Tonight, Nigella Lawson’s new TV show, The Taste, airs in the States at 8 pm on ABC.  The only reason I know this is because I saw a bit of news go by last week that caught my attention:  Ms. Lawson refused to allow ABC to airbrush her tummy in the promo poster for the show.  Although her statement, which appeared on her blog, was picked up by a few news outlets, it didn’t become a big deal.  And that’s too bad.  Because Ms. Lawson did something very brave, and very necessary.  She refused to hurt herself, and other women, by pretending her body isn’t beautiful just as it is.

Here are her exact words:  “Although it was very thrilling to think of being up on a billboard in LA and around the States, I was very strict and English and told them they weren’t allowed to airbrush my tummy out. Wise? Hmmm. But that tum is the truth and is come by honestly, as my granny would have said.”

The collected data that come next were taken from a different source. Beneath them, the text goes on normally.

[src/rtl/draw_glyph_renderer.sv]
// Glyph pixel renderer: fetches a bitmap row per ROM access and emits one pixel per cycle.
// Optional macro OPAQUE_BG_EN: clear bitmap bits are painted with BG_COLOUR instead of skipped.
module draw_glyph_renderer #(
  parameter int          GLYPH_W   = 8,
  parameter int          GLYPH_H   = 12,
  parameter logic [2:0]  FG_COLOUR = 3'b111,
  parameter logic [2:0]  BG_COLOUR = 3'b000,
  parameter int          SCREEN_W  = 320,
  parameter int          SCREEN_H  = 240
) (
  input  logic               clk,
  input  logic               resetn,
  input  logic               start_draw,
  input  logic [8:0]         x_in,
  input  logic [7:0]         y_in,
  input  logic [4:0]         obj_type,
  output logic [8:0]         rom_addr,
  input  logic [GLYPH_W-1:0] rom_data,
  output logic               plot,
  output logic [8:0]         x_out,
  output logic [7:0]         y_out,
  output logic [2:0]         colour,
  output logic               draw_object_done
);

  typedef enum logic [2:0] {
    S_IDLE,
    S_FETCH,
    S_LATCH,
    S_DRAW,
    S_DONE,
    S_RELEASE
  } state_e;

  localparam logic [3:0] COL_LAST = 4'(GLYPH_W - 1);
  localparam logic [3:0] ROW_LAST = 4'(GLYPH_H - 1);
  localparam logic [9:0] X_LIMIT  = 10'(SCREEN_W);
  localparam logic [8:0] Y_LIMIT  = 9'(SCREEN_H);

  state_e             state_q,    state_d;
  logic [3:0]         row_q,      row_d;
  logic [3:0]         col_q,      col_d;
  logic [8:0]         x_base_q,   x_base_d;
  logic [7:0]         y_base_q,   y_base_d;
  logic [4:0]         type_q,     type_d;
  logic [GLYPH_W-1:0] row_buf_q,  row_buf_d;
  logic [8:0]         rom_addr_q, rom_addr_d;

  // Pixel datapath signals
  logic [9:0]         x_sum;
  logic [8:0]         y_sum;
  logic               in_screen;
  logic [GLYPH_W-1:0] row_shifted;
  logic               pix_bit;

  // NOTE: every signal is given a default before the case so no path leaves it unassigned, which would infer a latch.
  always_comb begin
    state_d    = state_q;
    row_d      = row_q;
    col_d      = col_q;
    x_base_d   = x_base_q;
    y_base_d   = y_base_q;
    type_d     = type_q;
    row_buf_d  = row_buf_q;
    rom_addr_d = rom_addr_q;

    case (state_q)
      S_IDLE: begin
        if (start_draw) begin
          x_base_d   = x_in;
          y_base_d   = y_in;
          type_d     = obj_type;
          row_d      = 4'd0;
          rom_addr_d = {obj_type, 4'd0};
          state_d    = S_FETCH;
        end
      end
      S_FETCH: begin
        state_d = S_LATCH;
      end
      S_LATCH: begin
        row_buf_d = rom_data;
        col_d     = 4'd0;
        state_d   = S_DRAW;
      end
      S_DRAW: begin
        if (col_q == COL_LAST) begin
          if (row_q == ROW_LAST) begin
            state_d = S_DONE;
          end else begin
            row_d      = row_q + 4'd1;
            rom_addr_d = {type_q, row_q + 4'd1};
            state_d    = S_FETCH;
          end
        end else begin
          col_d = col_q + 4'd1;
        end
      end
      S_DONE: begin
        state_d = S_RELEASE;
      end
      S_RELEASE: begin
        // Wait for the requester to drop start so a single request never draws twice.
        if (!start_draw) state_d = S_IDLE;
      end
      default: begin
        state_d = S_IDLE;
      end
    endcase
  end

  // NOTE: sequential state uses non-blocking assignments so all flops update from pre-edge values.
  always_ff @(posedge clk) begin
    if (!resetn) begin
      state_q    <= S_IDLE;
      row_q      <= '0;
      col_q      <= '0;
      x_base_q   <= '0;
      y_base_q   <= '0;
      type_q     <= '0;
      row_buf_q  <= '0;
      rom_addr_q <= '0;
    end else begin
      state_q    <= state_d;
      row_q      <= row_d;
      col_q      <= col_d;
      x_base_q   <= x_base_d;
      y_base_q   <= y_base_d;
      type_q     <= type_d;
      row_buf_q  <= row_buf_d;
      rom_addr_q <= rom_addr_d;
    end
  end

  // Sums are one bit wider than the screen coordinates so an overflow still clips.
  always_comb begin
    x_sum       = {1'b0, x_base_q} + {6'd0, col_q};
    y_sum       = {1'b0, y_base_q} + {5'd0, row_q};
    in_screen   = (x_sum < X_LIMIT) && (y_sum < Y_LIMIT);
    row_shifted = row_buf_q << col_q;
    pix_bit     = row_shifted[GLYPH_W-1];
  end

  always_comb begin
    plot   = 1'b0;
    x_out  = 9'd0;
    y_out  = 8'd0;
    colour = 3'b000;
    if (state_q == S_DRAW) begin
      x_out = x_sum[8:0];
      y_out = y_sum[7:0];
`ifdef OPAQUE_BG_EN
      plot   = in_screen;
      colour = in_screen ? (pix_bit ? FG_COLOUR : BG_COLOUR) : 3'b000;
`else
      plot   = pix_bit && in_screen;
      colour = (pix_bit && in_screen) ? FG_COLOUR : 3'b000;
`endif
    end
  end

  assign rom_addr         = rom_addr_q;
  assign draw_object_done = (state_q == S_DONE);

endmodule
[config.mk]
export PLATFORM = sky130hd
export DESIGN_NAME = draw_glyph_renderer
export DESIGN_NICKNAME = d
export VERILOG_FILES = /design/src/rtl/draw_glyph_renderer.sv
export SDC_FILE = /design/constraint.sdc
export NUM_CORES = 1
export LEC_CHECK = 0
export ABC_AREA = 1
export BUFFER_PORTS_ARGS = -buffer_cell sky130_fd_sc_hd__buf_4
export CAP_MARGIN = 20
export CORE_AREA = 2 2 74 90
export DETAILED_ROUTE_END_ITERATION = 16
export DIE_AREA = 0 0 76 92
export PLACE_DENSITY = 0.67
export SLEW_MARGIN = 20
export SYNTH_ARGS = -nofsm -noshare
export SYNTH_HDL_FRONTEND = slang
export SYNTH_SLANG_ARGS = --single-unit
[constraint.sdc]
create_clock -name clk -period 6.8 [get_ports clk]
set_input_delay 1.02 -clock clk [delete_from_list [all_inputs] [get_ports clk]]
set_output_delay 1.02 -clock clk [all_outputs]
set_load 0.03 [all_outputs]
==> run summary <==
largest net degree at the start of global routing: 42
crit share post-route: 51.3%
final setup fails: 0
Crit. End Element: output pin
Final Critical Period: 3.49 ns
CP Class: reg2out
crit start category: flop
1st-pass router iterations: 5
root buffer cell: clkbuf_8
worst path bufs/invs: 2
first-pass GRT wire length: 11000 µm
hold_buf cts: 0
DRT iter0 DRCs: 82
IO Port Bufs: 63
total core area: 0.00621 mm²
# diodes: 0
Max Clk Rate: 287 MHz
All-Layer GR Usage: 18.9%
main area contributors after synthesis: dfxtp_1 (34%), nand2_1 (16%), nand3_1 (10%), a21oi_1 (8.0%), nor2_1 (5.7%)
power per standard cell area: 380 mW/mm²
max incr delay on CP: 0.47 ns
wire length per cell: 11.8 µm
clk_skew: 0.0105 ns
final wirelength: 6460 µm
Max transition margin: 44.8%
post-route ant nets: 0
Synth Instances: 408
register area share after synthesis: 34.2%
post-CTS setup buffer count: 0
crit-path cells: ha_1, inv_1, fa_1, o21ai_0, nand2_1, xor2_1, a21oi_1, nor2_1, buf_4
# H-tree levels: 2
syn_area_per_cell: 6.59 µm²
initial antenna violation count: 0
layout cell share with drive strength beyond 1: 18.2%
DRC errors left: 0
Detailed Place HPWL: 4690 µm
Worst-Margin Slew: 0.826 ns
clock tree buffer depth: 2
Die Area: 0.00699 mm²
worst vdd ir: 312 µV
Leak: 0.00149 µW
outcome: completed
Yosys reg bits: 46
CTS buffer count: 5
endpoints failing hold: 0
Max Cap Viol: 0
vias in the first global route: 2567
synth warn: 0
Initial Util: 43.3%
Largest delay share family, worst path: adder cells
Crit Path Max Fanout: 8
row cnt: 32
Area Growth Syn to Fin: 22.0%
Fillers: 623
clock-pin slew on the worst setup and hold paths: 0.10 ns
commonest cells after routing, fill and taps aside: nand2_1 (115), buf_4 (64), nand3_1 (54), dfxtp_1 (46), a21oi_1 (43)
gpl congestion: 0.828
Reg-to-Reg Start: col_q[0]
WHS: 0.470 ns
Final #Nets: 505
commonest non-fill, non-tap cell in the layout: nand2_1
mux contribution to synthesized area: 0%
post-synthesis xor/xnor area fraction: 0.651%
hold crit path type: reg2reg
post-synth top area share: 34.2%
area leader, netlist: dfxtp_1
mapped cell area: 0.00269 mm²
Mapped Nets: 453
CP required: 5.78 ns
gr ovfl total: 0
fraction of the mapped netlist area in compound gates: 12.2%
Die H: 92 µm
Clock Latency Late Sink: 0.31 ns
largest family of logic cells by synthesized area: simple AND/OR/NAND/NOR gates
crit path DAT: 2.47 ns
DR vias/cell: 5.01
Fin Setup TNS: 0 ns
total power: 1250 µW
Vias: 2735
crit path from: col_q[0]
RSZ-0062 raised after global routing: no
Ports: 64
Simple-Gate Fraction of Synth Area: 36.9%
# clock sinks: 46
Critical Path Slowest Stage Cell: dfxtp_1
Die Wd: 76 µm
Slew Limit Fails: 0
CTS tree: done
synth unique cells: 29
hold wc startpoint: type_q[0]
post-CTS sizing: 0
Adder-Cell Fraction of Synth Area: 6.14%
## routing by layer
| layer | vias up | global-route usage (%) | wire [µm] |
|---|---|---|---|
| li1 | 1431 | - | - |
| met1 | 1243 | 21.3 | 2870 |
| met2 | 54 | 36.5 | 3300 |
| met3 | 7 | 3.05 | 224 |
| met4 | 0 | 5.45 | 61 |
| met5 | - | 0 | 0 |
## registers in the layout, indices dropped and copies added, names as in the netlist
| register | count |
|---|---|
| col_q | 4 |
| rom_addr | 6 |
| row_buf_q | 8 |
| row_q | 3 |
| state_q | 3 |
| type_q | 5 |
| x_base_q | 9 |
| y_base_q | 8 |
## worst paths after layout
kind / to / depth (start not counted) / slack (ns)
setup / recovery: colour[0] / 9 / 3.31
hold / removal: type_q[0] / 2 / 0.47
setup reg to reg: row_q[1] / 8 / 4.21
hold reg to reg: type_q[0] / 2 / 0.47
## layout make-up
| cell class | count | area, µm² | area share (%) |
|---|---|---|---|
| clock buffer | 5 | 68.8 | 2.10 |
| clock inverter | 3 | 48.8 | 1.49 |
| inverter | 36 | 135 | 4.12 |
| multi-input combinational | 306 | 1500 | 45.9 |
| sequential | 46 | 921 | 28.1 |
| tap | 85 | 106 | 3.24 |
| timing repair buffer | 65 | 495 | 15.1 |
## logic make-up after synthesis
group | Yosys count
buffers and inverters | 56
DFF | 46
xor gates and xnor gates | 2
adders and majority gates | 12
and+or+nand+nor | 230
AOI/OAI and AO/OA | 62
## synthesized netlist by cell type
| cell type | instances |
|---|---|
| nand2_1 | 115 |
| nand3_1 | 54 |
| dfxtp_1 | 46 |
| a21oi_1 | 43 |
| nor2_1 | 41 |
| inv_1 | 32 |
| o21ai_0 | 14 |
| ha_1 | 10 |
| clkbuf_1 | 8 |
| nor3_1 | 7 |
| buf_6 | 5 |
| buf_2 | 4 |
| nand2_2 | 4 |
| nand4_1 | 4 |
| buf_4 | 3 |
| inv_2 | 3 |
| a31oi_1 | 2 |
| fa_1 | 2 |
| a21oi_4 | 1 |
| and2_1 | 1 |
| clkinv_1 | 1 |
| nand2_4 | 1 |
| nand3b_1 | 1 |
| nor2_8 | 1 |
| o211a_1 | 1 |
| o21ai_1 | 1 |
| or2_2 | 1 |
| xnor2_1 | 1 |
| xor2_1 | 1 |
## where the power goes
part	total [µW]	internal [µW]	switching [µW]	leakage, µW
combinational	594	191	403	0.00106
clock	217	112	104	0.0000563
sequential	437	362	74.9	0.000377
## worst reg2reg max path, delay by kind of cell, from the launching register on
kind | cells | cell delay, ns
flip-flops | 1 | 0.47
adder cells (fa/ha/maj) | 1 | 0.24
AND/OR/NAND/NOR | 6 | 1.15
AO/OA/AOI/OAI | 1 | 0.64
## per-stage QoR
stage               std cells  instance area [µm²]  util, %  setup slack, ns
finish                    546                 3280     52.8             3.31
global route              546                 3280     52.8             3.00
CTS                       545                 3260     52.6             3.30
detailed placement        537                 3150     50.7             3.64
global placement          537                 3150     50.7             3.72
floorplan                 408                 2690        -             3.43
Power figures use the tool's default switching activity.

A few things occur to me after reading this statement:

  •  Her Language:  Women whose faces and bodies are in the media are under a great deal of pressure to maintain the status quo, and she is courageous indeed who recognizes that she has power here, and wields it.  But Ms. Lawson’s bravery is tentative:  she defines herself as “strict,” and “English,” thereby letting Americans off the hook if we choose to continue airbrushing ourselves.  And she wonders if she is being wise—after all, she’s telling the truth about her body, quite a no-no in our culture, especially for a woman.  I completely understand the qualifying words, and don’t wish to admonish Ms. Lawson for softening her statement.  On the contrary, I want to applaud her while also recognizing that her language shows that she is taking first steps here, and they are careful ones.  She deserves both our praise and our support.
  • Her Occupation:  Her tum is the truth, she says, and is come by honestly.  By eating.  Because she’s a freaking awesome cook.  Also, have you seen her?  She’s gorgeous.  So…to review.  She cooks, she eats, she has a bit of a tum, and she’s gorgeous.  It’s all good, if you ask me—and I bet it’s all good if you ask most heterosexual men on the planet.  Ms. Lawson’s occupation makes her statement very significant, because it frees everyday women to cook, eat, have some body fat, and be gorgeous—whatnot like regular people.  We don’t need to feel that this super cook is some superwoman who creates and consumes delicious food but never shows it, like a fabulous cooking android.  Nope.  She’s real, y’all.  Just like us.
  • Change:  In my post Making Ashley Judd’s Moment Last, I discussed the ways in which I believe women within the media have the power to change the damaging way we currently portray the female body in our advertisements, TV shows, movies, and games.  Women with money and power need to stand up and make statements like Ms. Lawson has, so that the industry is forced to change.  And many women are, in individual ways, making statements of their own—Lady Gaga, Christina Aguilera, Jessica Simpson—the list is growing.  It is my hope that the statements and actions of these women will inspire us all to take our own steps toward reclaiming our bodies and to stop feeling that we must apologize for or qualify our decisions as we make them.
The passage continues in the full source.